Verbondenheid krijg je niet alleen als er een verbinding gelegd is, als er contact is, maar ook als die verbinding kan uitgroeien tot een band. Dat betekent dat het ook om tijd gaat. Dat die band de tijd krijgt om te groeien. Niet even een projectje hier en een karweitje of klusje daar, maar een verbondenheid die jaren stand houdt. Soms wel een verbondenheid die generaties lang duurt. Zo was verleden jaar een bijzonder jaar omdat het toen een eeuw geleden was dat de dokters Dinkla zich in onze regio als huisarts vestigden.

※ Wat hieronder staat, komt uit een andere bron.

What follows belongs to an exercise in optimizing a design on an open flow for small area and a short achievable clock period; a production flow would make more cautious choices.
Function was not checked in any run shown here: the RTL went through the layout flow alone.
Power figures rest on the tool's default switching activity, not on a simulated workload.

==> flow/design.v, too long to show whole: its modules and the start of the top module <==
// module mult_cell: 4 lines
// module mult_ha: 4 lines
// module mult_or2: 3 lines
// module mult_and2: 3 lines
// module mult_ao21: 3 lines
// module mult_man: 1628 lines
module mult_man (
  input clk, input rstn, input data_rdy,
  input [16:0] mult1_signed, input [16:0] mult2_signed,
  output [31:0] res, output [33:0] res_signed, output res_rdy, output [32:0] res_final);
  // ...
==> flow/run.sh <==
#!/bin/bash
# synth_recipe.tcl (not shown) runs the flow's synth.tcl, then flattens the netlist and writes it again
# the make line also repeats each setting of config.mk as NAME=value (left out here)
make -C /OpenROAD-flow-scripts/flow DESIGN_CONFIG=/design/flow/config.mk WORK_HOME=/design/flow/orfs CLKGATE_MAP_FILE= SYNTH_SCRIPT=/design/flow/synth_recipe.tcl finish
==> flow/config.mk <==
export PLATFORM = sky130hd
export DESIGN_NAME = mult_man
export DESIGN_NICKNAME = mult_man
export VERILOG_FILES = /design/flow/design.v
export SDC_FILE = /design/flow/constraint.sdc
export NUM_CORES = 4
export LEC_CHECK = 0
export ABC_CLOCK_PERIOD_IN_PS = 2000
export CAP_MARGIN = 20
export CORE_MARGIN = 2
export CORE_UTILIZATION = 40
export SETUP_SLACK_MARGIN = 2.4
export SLEW_MARGIN = 20
export SYNTH_HIERARCHICAL = 1
==> flow/constraint.sdc <==
create_clock -name core_clock -period 4.5 [get_ports {clk}]
set_input_delay 0.9000 -clock core_clock [delete_from_list [all_inputs] [get_ports {clk}]]
set_output_delay 0.9000 -clock core_clock [all_outputs]
set_load 0.01 [all_outputs]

In 1918 richtte het toenmalige gemeentebestuur van Dwingeloo zich tot een jonge arts uit West Friesland, die toentertijd in Schoonebeek gemobiliseerd was, om in Dwingeloo huisarts te worden. Deze dokter wilde dat wel, op voorwaarde dat er voor hem en zijn vrouw een huis beschikbaar zou komen. En zo begon de band, de verbondenheid, die nu al een eeuw en vier generaties duurt.

In een genoeglijk uurtje heb ik heel veel verhalen en anekdotes gehoord, zomaar kris, kras door de tijd. Als je kunt putten uit een eeuw geschiedenis van dokteren in deze omgeving valt er natuurlijk veel te vertellen. Zoals het verhaal over iemand uit Ansen die naar de praktijk in Dwingeloo belde omdat de dokter uit Ruinen vanwege het slechte weer niet kon komen. Daar deinsden ze op de dokterspraktijk van Dwingeloo niet voor terug. In de grote Landrover kwam er een dokter naar Ansen. Door slecht weer laat een echte plattelandsdokter zich niet tegenhouden. Als het nodig is, dan is het nodig.

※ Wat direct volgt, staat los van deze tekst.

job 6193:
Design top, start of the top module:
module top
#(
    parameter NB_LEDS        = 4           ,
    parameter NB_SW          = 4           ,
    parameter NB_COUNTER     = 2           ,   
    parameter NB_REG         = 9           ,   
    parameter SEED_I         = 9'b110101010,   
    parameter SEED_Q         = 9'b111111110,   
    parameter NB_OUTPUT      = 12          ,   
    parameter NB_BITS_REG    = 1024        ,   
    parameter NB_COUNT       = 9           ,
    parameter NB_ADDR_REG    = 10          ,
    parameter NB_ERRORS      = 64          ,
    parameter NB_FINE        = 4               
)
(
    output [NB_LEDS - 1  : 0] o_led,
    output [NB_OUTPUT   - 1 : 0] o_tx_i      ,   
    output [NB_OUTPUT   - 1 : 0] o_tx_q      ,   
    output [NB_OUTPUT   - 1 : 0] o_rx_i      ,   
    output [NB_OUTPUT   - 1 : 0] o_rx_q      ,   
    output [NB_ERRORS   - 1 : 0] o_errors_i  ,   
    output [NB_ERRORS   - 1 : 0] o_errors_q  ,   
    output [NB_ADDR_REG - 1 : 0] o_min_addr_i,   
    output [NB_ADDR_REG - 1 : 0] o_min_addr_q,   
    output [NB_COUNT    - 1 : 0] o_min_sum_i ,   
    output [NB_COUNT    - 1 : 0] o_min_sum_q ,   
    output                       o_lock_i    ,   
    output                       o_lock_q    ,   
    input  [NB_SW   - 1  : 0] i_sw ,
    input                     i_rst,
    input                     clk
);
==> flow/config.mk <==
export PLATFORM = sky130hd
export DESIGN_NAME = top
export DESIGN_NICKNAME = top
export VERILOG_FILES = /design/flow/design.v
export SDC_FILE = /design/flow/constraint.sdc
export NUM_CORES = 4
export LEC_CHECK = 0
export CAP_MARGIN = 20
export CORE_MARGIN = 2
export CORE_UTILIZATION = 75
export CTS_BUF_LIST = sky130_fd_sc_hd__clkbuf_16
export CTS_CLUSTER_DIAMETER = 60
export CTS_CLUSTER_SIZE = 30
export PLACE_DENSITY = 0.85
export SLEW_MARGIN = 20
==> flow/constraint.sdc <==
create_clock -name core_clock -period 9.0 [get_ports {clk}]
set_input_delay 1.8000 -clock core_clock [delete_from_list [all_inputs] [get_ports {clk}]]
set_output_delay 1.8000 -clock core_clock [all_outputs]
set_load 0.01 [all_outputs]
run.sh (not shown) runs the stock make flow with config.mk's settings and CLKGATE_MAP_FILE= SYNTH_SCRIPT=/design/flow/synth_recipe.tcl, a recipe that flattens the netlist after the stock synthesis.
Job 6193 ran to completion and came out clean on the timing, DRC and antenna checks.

Het was niet alleen die ene patiënt met zijn gezin die daarna lid werd de Dwingelse praktijk, maar ook de buren, de familie en hun vrienden. Zo was door dit voorval de Dwingelder praktijk in één keer uitgebreid tot aan de Benderse in Ruinen.

Maar vertelde Djurre, de echte en hechte band ontstond omdat we zowel in Dwingeloo als in Diever zoveel mogelijk de bevallingen zelf deden. Het was een band voor het leven. Ook was de afspraak tussen Willem in Dwingeloo en Djurre in Diever dat ze beiden de zwangeren kenden en dat wie aan een bevalling begon, die deze ook afmaakte. Als je tijdens het spreekuur werd weggeroepen, was er bij een spoedgeval weleens gemopper, maar bij het wegroepen voor een bevalling, zei men met een glimlach, doe maar rustig aan, we wachten wel of we komen een andere keer wel terug.

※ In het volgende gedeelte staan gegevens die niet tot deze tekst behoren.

This design comes from an exercise in tuning for small area and a short achievable clock period on the open sky130 flow, not from production work.
The RTL was checked by simulation tests, not by an equivalence proof against the original design.
Power figures rest on the tool's default switching activity, not on a simulated workload.

[flow/run.sh]
#!/bin/bash
# synth_recipe.tcl (not shown) runs the flow's synth.tcl, then flattens the netlist and writes it again
# the make line also repeats each setting of config.mk as NAME=value (left out here)
make -C /OpenROAD-flow-scripts/flow DESIGN_CONFIG=/design/flow/config.mk WORK_HOME=/design/flow/orfs CLKGATE_MAP_FILE= SYNTH_SCRIPT=/design/flow/synth_recipe.tcl finish
[flow/config.mk]
export PLATFORM = sky130hd
export DESIGN_NAME = processor
export DESIGN_NICKNAME = processor
export VERILOG_FILES = /design/flow/design.v
export SDC_FILE = /design/flow/constraint.sdc
export NUM_CORES = 4
export LEC_CHECK = 0
export CAP_MARGIN = 20
export CORE_MARGIN = 2
export CORE_UTILIZATION = 25
export PLACE_DENSITY = 0.3
export SLEW_MARGIN = 20
[flow/constraint.sdc]
create_clock -name core_clock -period 11.0 [get_ports {clk}]
set_input_delay 2.2000 -clock core_clock [delete_from_list [all_inputs] [get_ports {clk}]]
set_output_delay 2.2000 -clock core_clock [all_outputs]
set_load 0.01 [all_outputs]
[flow/design.v]
`timescale 1ns / 1ps
module processor #(
    parameter WIDTH = 32
) (
    input clk,
    input reset,
    output [WIDTH - 1: 0] imem_addr,
    input [WIDTH - 1: 0] imem_rdata,
    output [WIDTH - 1: 0] dmem_addr,
    output dmem_re,
    output dmem_we,
    output [WIDTH - 1: 0] dmem_wdata,
    input [WIDTH - 1: 0] dmem_rdata,
    output reg [WIDTH - 1: 0] PORT_OUT_A,
    output reg [WIDTH - 1: 0] PORT_OUT_B,
    output reg [WIDTH - 1: 0] PORT_OUT_C,
    output reg [WIDTH - 1: 0] PORT_OUT_D
);
    reg [31: 0] pc;
    reg [31: 0] fi;             
    reg [4: 0]  rs1s, rs2s, rds;
    reg [31: 0] imm;
    reg [31: 0] dpc;
    reg         d_mrd, d_mwr, d_swe;    
    reg         d_mem;                  
    reg         d_useimm;               
    reg         d_auipc;                
    reg         d_jmp;                  
    reg         d_beq, d_bne, d_blt, d_bge;
    reg         d_add, d_sub, d_xor, d_or, d_and, d_sll, d_srl, d_lt;
    reg         d_stlsel;               
    reg [31: 0] epc;
    reg         rst0, rst1;
    reg [31: 0] rd;
    reg [4: 0]  ers;
    reg         emwr, emrd, eswe;
    reg [31: 0] wdata;
    reg [31: 0] z;
    reg [31: 0] rf [1: 31];
    wire [31: 0] rf1 = (rs1s == 0) ? z : rf[rs1s];
    wire [31: 0] rf2 = (rs2s == 0) ? z : rf[rs2s];
    wire [31: 0] op1 = (rs1s != 0 && ers == rs1s) ? rd : rf1;
    wire [31: 0] op2 = (rs2s != 0 && ers == rs2s) ? rd : rf2;
    wire halt = (ers == rs1s || ers == rs2s) && emrd;
    wire eq = op1 == op2;
    wire lt = op1 < op2;
    wire taken = (d_beq & eq) | (d_bne & ~eq) | (d_blt & lt) | (d_bge & ~lt) | d_jmp;
    wire stl = (ers != rds) && d_stlsel && emrd && (ers != 0);
    wire [31: 0] A = d_auipc ? epc : op1;
    wire [31: 0] B = d_useimm ? imm : op2;
    wire [31: 0] sum = A + B;
    wire [31: 0] alu =
        d_add ? sum :
        d_sub ? A - B :
        d_xor ? A ^ B :
        d_or  ? A | B :
        d_and ? A & B :
        d_sll ? A << B[4: 0] :
        d_srl ? A >> B[4: 0] :
        d_lt  ? {31'b0, A < B} :
        32'b0;
    wire [6: 0] opc = fi[6: 0];
    wire o_load  = opc == 7'b0000011;
    wire o_imm   = opc == 7'b0010011;
    wire o_jalr  = opc == 7'b1100111;
    wire o_store = opc == 7'b0100011;
    wire o_br    = opc == 7'b1100011;
    wire o_jal   = opc == 7'b1101111;
    wire o_u     = opc == 7'b0010111 || opc == 7'b0110111;
    wire o_itype = o_load || o_imm || o_jalr;
    wire o_other = !(o_itype || o_store || o_br || o_jal || o_u);
    wire i_t     = !fi[5];
    wire [2: 0] n_f3 = o_u ? 3'd0 : fi[14: 12];
    wire [6: 0] n_f7 = o_other ? fi[31: 25] : 7'd0;
    wire n_f7z = n_f7 == 7'h00;
    wire n_f7s = n_f7 == 7'h20;
    wire n_mem = o_load || o_store;
    always @(posedge clk) begin
        if (reset) begin
            pc <= 0;
            fi <= 0;
        end else if (!halt) begin
            pc <= taken ? epc + imm : stl ? pc : pc + 4;
            fi <= imem_rdata;
        end
    end
    always @(posedge clk) begin
        if (reset) begin
            rs1s <= 0; rs2s <= 0; rds <= 0;
            imm <= 0;
            dpc <= 0;
            d_mrd <= 0; d_mwr <= 0; d_swe <= 0; d_mem <= 0;
            d_useimm <= 0; d_auipc <= 0; d_jmp <= 0;
            d_beq <= 0; d_bne <= 0; d_blt <= 0; d_bge <= 0;
            d_add <= 1; d_sub <= 0; d_xor <= 0; d_or <= 0; d_and <= 0;
            d_sll <= 0; d_srl <= 0; d_lt <= 0;
            d_stlsel <= 1;
        end else if (!halt) begin
            dpc <= pc;
            rs1s <= (o_jal || o_u) ? 5'd0 : fi[19: 15];
            rs2s <= (o_itype || o_jal || o_u) ? 5'd0 : fi[24: 20];
            rds  <= o_br ? 5'd0 : fi[11: 7];
            if (o_itype)
                imm <= {{21{fi[31]}}, fi[30: 20]};
            else if (o_store)
                imm <= {{21{fi[31]}}, fi[30: 25], fi[11: 7]};
            else if (o_br)
                imm <= {{20{fi[31]}}, fi[7], fi[30: 25], fi[11: 8], 1'b0};
            else if (o_jal)
                imm <= {{12{fi[31]}}, fi[19: 12], fi[20], fi[30: 21], 1'b0};
            else if (o_u)
                imm <= {fi[31: 12], 12'b0};
            d_mrd <= o_load;
            d_mwr <= o_store;
            d_mem <= n_mem;
            d_swe <= o_store && n_f3[2: 1] != 0;
            d_useimm <= o_u || i_t || n_mem;
            d_auipc <= o_u && i_t;
            d_jmp <= o_jal || o_jalr;
            d_beq <= o_br && n_f3 == 0;
            d_bne <= o_br && n_f3 == 1;
            d_blt <= o_br && (n_f3 == 4 || n_f3 == 6);
            d_bge <= o_br && (n_f3 == 5 || n_f3 == 7);
            d_add <= n_mem || (n_f3 == 0 && n_f7z);
            d_sub <= !n_mem && n_f3 == 0 && n_f7s;
            d_xor <= !n_mem && n_f3 == 4 && n_f7z;
            d_or  <= !n_mem && n_f3 == 6 && n_f7z;
            d_and <= !n_mem && n_f3 == 7 && n_f7z;
            d_sll <= !n_mem && n_f3 == 1 && n_f7z;
            d_srl <= !n_mem && n_f3 == 5 && (n_f7z || n_f7s);
            d_lt  <= !n_mem && (n_f3 == 2 || n_f3 == 3) && n_f7z;
            d_stlsel <= !o_load;
        end
    end
    always @(posedge clk) begin
        rst0 <= taken;
        rst1 <= rst0;
        if (reset)
            epc <= 0;
        else if (!halt)
            epc <= dpc;
        if (reset || rst0 || rst1 || halt) begin
            rd <= 0;
            ers <= 0;
            emwr <= 0;
            emrd <= 0;
            eswe <= 0;
            wdata <= 0;
        end else begin
            rd <= taken ? 32'd4 : alu;
            ers <= rds;
            emwr <= d_mwr;
            emrd <= d_mrd;
            eswe <= d_swe;
            wdata <= d_mem ? op2 : 32'd0;
        end
    end
    always @(posedge clk) begin
        if (reset)
            z <= 0;
        else
            z <= (emrd && ers == 0) ? dmem_rdata : 32'd0;
    end
    wire [31: 0] wd = reset ? 32'd0 : emrd ? dmem_rdata : rd;
    genvar gi;
    generate
        for (gi = 1; gi < 32; gi = gi + 1) begin : g_rf
            always @(posedge clk)
                if (reset || ers == gi)
                    rf[gi] <= wd;
        end
    endgenerate
    always @(posedge clk) begin
        if (reset) begin
            PORT_OUT_A <= 0;
            PORT_OUT_B <= 0;
            PORT_OUT_C <= 0;
            PORT_OUT_D <= 0;
        end else if (emwr) begin
            case (rd)
                32'h40000000: PORT_OUT_A <= wdata;
                32'h40000001: PORT_OUT_B <= wdata;
                32'h40000002: PORT_OUT_C <= wdata;
                32'h40000003: PORT_OUT_D <= wdata;
                default: ;
            endcase
        end
    end
    assign imem_addr  = pc;
    assign dmem_addr  = rd;
    assign dmem_re    = emrd;
    assign dmem_we    = eswe && !reset;
    assign dmem_wdata = wdata;
endmodule
==> impl_metrics.toml <==
[finish]
drive_gt1_share_pct = 12.6
layout_commonest_cell = "edfxtp_1"
utilization_pct = 30.4
nets = 7622
fin_area_um2 = 89200
syn2layout_area_growth_pct = 21.4
final_cell_mix = "992 x edfxtp_1, 529 x nand2_1, 487 x nor2_1"
nFillCells = 30400

[sta]
finalSetupViolations = 0
relSlewSlack_pct = 10.8
fin_crit_ps = 9590
hold_violations = 0
rsz0062_at_grt = "false"
worstMarginPinSlew_ps = 1330
tns_ps = 0
fmax_mhz = 104
slew_violations = 0
fin_crit_sh_pct = 87.2
postLayoutSetupSlackWorst_ps = 1410
finClkSkew_ps = 51.6

[yosys]
synth_top_area_cell = "edfxtp_1"
synth_edf_count = 992
syn_area_um2 = 73500
synthDistinctLibCells = 112
ys_warn_count = 34
ys_ff_latch = 1421
synthFlopType = "edfxtp_1"
syn_inst = 7087
synth_top_area_share_pct = 40.5
synth.avg_cell_area_um2 = 10.4
syn_nets = 7317
ys_top_cells_by_area = "edfxtp_1 41%, dfxtp_1 12%, a22oi_1 4.6%, and3_1 3.8%, mux2i_1 3.3%"
ys_async_sr_fraction_pct = 0
yosysSeqAreaShare_pct = 52.2

[clock_tree]
clkTransAtPathRegs_ps = 60
numCtsBuffers = 182
tritoncts = "yes"
clock-root-buffer = "clkbuf_16"
clk_latency_ps = 900
cts_sinks = 1421
ctsResizeCount = 0
holdBufCountCts = 0
h-tree-depth = 4
post_cts_buffers = 0
cts_max_path_buffers = 4

[worst_setup_path]
cpPeakStageDelay_ps = 930
end_kind = "flop"
worst-path-stages = 26
cpMaxStageDelayCell = "nor3_1"
worst-path-buf-inv = 3
crit_type = "flop to flop"
crit_family = "simple AND/OR/NAND/NOR gates"
ff2ff_path_depth = 26
cp-start-kind = "flop"
worstPathArrival_ps = 10360
worstPathRequired_ps = 11770
path_max_fanout = 25

[drt]
wl_per_cell_um = 44.1
drtIter0Drc = 9047
vias = 68400
wl_met3_um = 33800
wl_um = 506000
drt-met1-wl_um = 201000
highest_layer = "met5"
firstDrtPassIters = 6
vias_per_cell = 5.96
wl_met2_um = 235000
ant_nets = 0
drc = 0

[grt]
grt.overflow.total = 0
grtUsageTotal_pct = 32.6
grt_max_degree = 99
antenna_found_initial = 55
grt_pass1_wl_um = 658000
first_global_vias = 65400

[placement]
placed_area_um2 = 83200
routabilityCongestion = 0.948
dp_worst_setup_slack_ps = 1480
io_buffer_count = 291
dpl.hpwl_um = 356000

[power]
clkPwrFrac_pct = 40.8
p_seq_share_pct = 42.0
ir_worst_vdd_mv = 0.108
p_per_area_nw_per_um2 = 170
p_leak_uw = 0.0325
pwr-share-comb_pct = 17.2
p_sw_uw = 4790
switching_share_pct = 31.6
p_int_uw = 10400

[hold_path]
worstHoldPathCells = 0
hold_path.class = "flop to flop"

[die]
die_x_um = 546
io_pins = 292
die_h_um = 546
floorplan.die_area_um2 = 298000
placementRows = 199
core_um2 = 293000
initial_core_util_pct = 25.1

[job]
cap_violations = 0

[status]
status = "no timing/DRC/antenna violations"
## logic make-up after synthesis
group / after synthesis / share of synthesized area, %
multiplexers: 291 / 4.41
AO/OA/AOI/OAI: 1905 / 18.3
flip-flops: 1421 / 52.2
XOR/XNOR: 90 / 1.07
adder cells (fa/ha/maj): 164 / 2.82
buffers and inverters: 713 / 3.94
AND/OR/NAND/NOR: 2503 / 17.3
## synth_stat cells (84+ instances only)
cell / instances
a22oi_1: 448
mux2i_1: 239
inv_1: 163
buf_2: 84
a221oi_1: 107
nor3_1: 85
nand2_1: 531
and3_1: 447
clkbuf_1: 401
nand3_1: 324
dfxtp_1: 429
a2111oi_0: 115
nand4_1: 145
a211oi_1: 90
nor2_1: 577
ha_1: 161
edfxtp_1: 992
o21ai_0: 229
a21oi_1: 403
## stage by stage
step | power [uW] | hold slack [ps] | cells
after global routing | 15600 | 378 | 11500
final | 15200 | 368 | 11500
after global placement | 9070 | 362 | 11100
after floorplan | 7560 | 332 | 7087
after detailed placement | 9020 | 358 | 11100
after CTS | 15200 | 365 | 11500
## flip-flops by register name, indices dropped and copies added, names as in the netlist, 32 cells and up
signal	flops
PORT_OUT_A	32
PORT_OUT_B	32
PORT_OUT_C	32
PORT_OUT_D	32
dpc	32
epc	32
fi	32
imm	32
pc	32
rd	32
rf	992
wdata	32
z	32
## layout make-up
class	instances	area, um2	area share [%]
inverter	170	638	0.715
multi-input combinational	4953	33400	37.4
clock buffer	245	5060	5.67
clock inverter	85	873	0.979
antenna	17	42.5	0.0477
tap	3919	4900	5.49
timing repair buffer	664	5960	6.68
sequential	1421	38400	43.0
## routing by layer
layer  GRT usage [%]  vias up
met5               0        -
met4            19.6       22
met3            5.29     1101
met2            53.4     4148
met1            40.3    35200
li1                -    27900
## final timing paths
check	from	to	slack [ps]
max	rs2s[0]	rd[19]	1410
min	rst0	rst1	370
max reg2reg	rs2s[0]	rd[19]	1410
min reg2reg	rst0	rst1	370
## power by group through the flow
stage                     sequential (uW)  combinational [uW]  clock (uW)
after floorplan                      6290                1270           0
after global placement               6490                2570           0
after detailed placement             6460                2550           0
after CTS                            6360                2560        6300
after global routing                 6380                2700        6480
final                                6370                2610        6200

## afterwards: timing with drivers on the ports
No port has a modelled driver above. Below, the same layout with a new extraction and two added sets of constraints.
Step 1: set_driving_cell puts a clkbuf_16 on clk and a buf_2 on each other input, an assumption about the parent block.
Step 2, shift: input delay + t, output delay - t, t = (earliest + latest rising clock arrival at the registers) / 2. This alone moves slack from input paths to output paths.
a / b / c = ideal / step 1 / step 2; a / b = the first two.
t, ns: 0.970
setup WS [ns]: 1.411 / 1.411 / 1.411
hold slack, ns: 0.368 / 0.368 / 0.368
latest minus earliest clock arrival (ns): 0.059 / 0.059
worst data-port slew with drivers (ns): 0.18
After both steps this run still meets setup and hold. For this run, drivers alone change the setup slack by 0.000 ns; drivers and shift together by 0.000 ns.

Toen Djurre net zijn artsen-diploma behaald had vroegen zijn patiënten: ‘Wat moeten we nu tegen je zeggen, meneer of dokter? Wat heb je het liefst, Djurre?’ Het is eigenlijk nooit een probleem geweest, dat ging allemaal vanzelf, een ieder op zijne wijze. Vaak zei men ‘dokter’ en ‘u’, maar als het er écht op aan kwam, werd het al snel ‘je en Djurre’.

En dat was goed. Want zo gaat het bij een plattelandsdokter.

 Jan Fondse

Open in print-vriendelijk formaat.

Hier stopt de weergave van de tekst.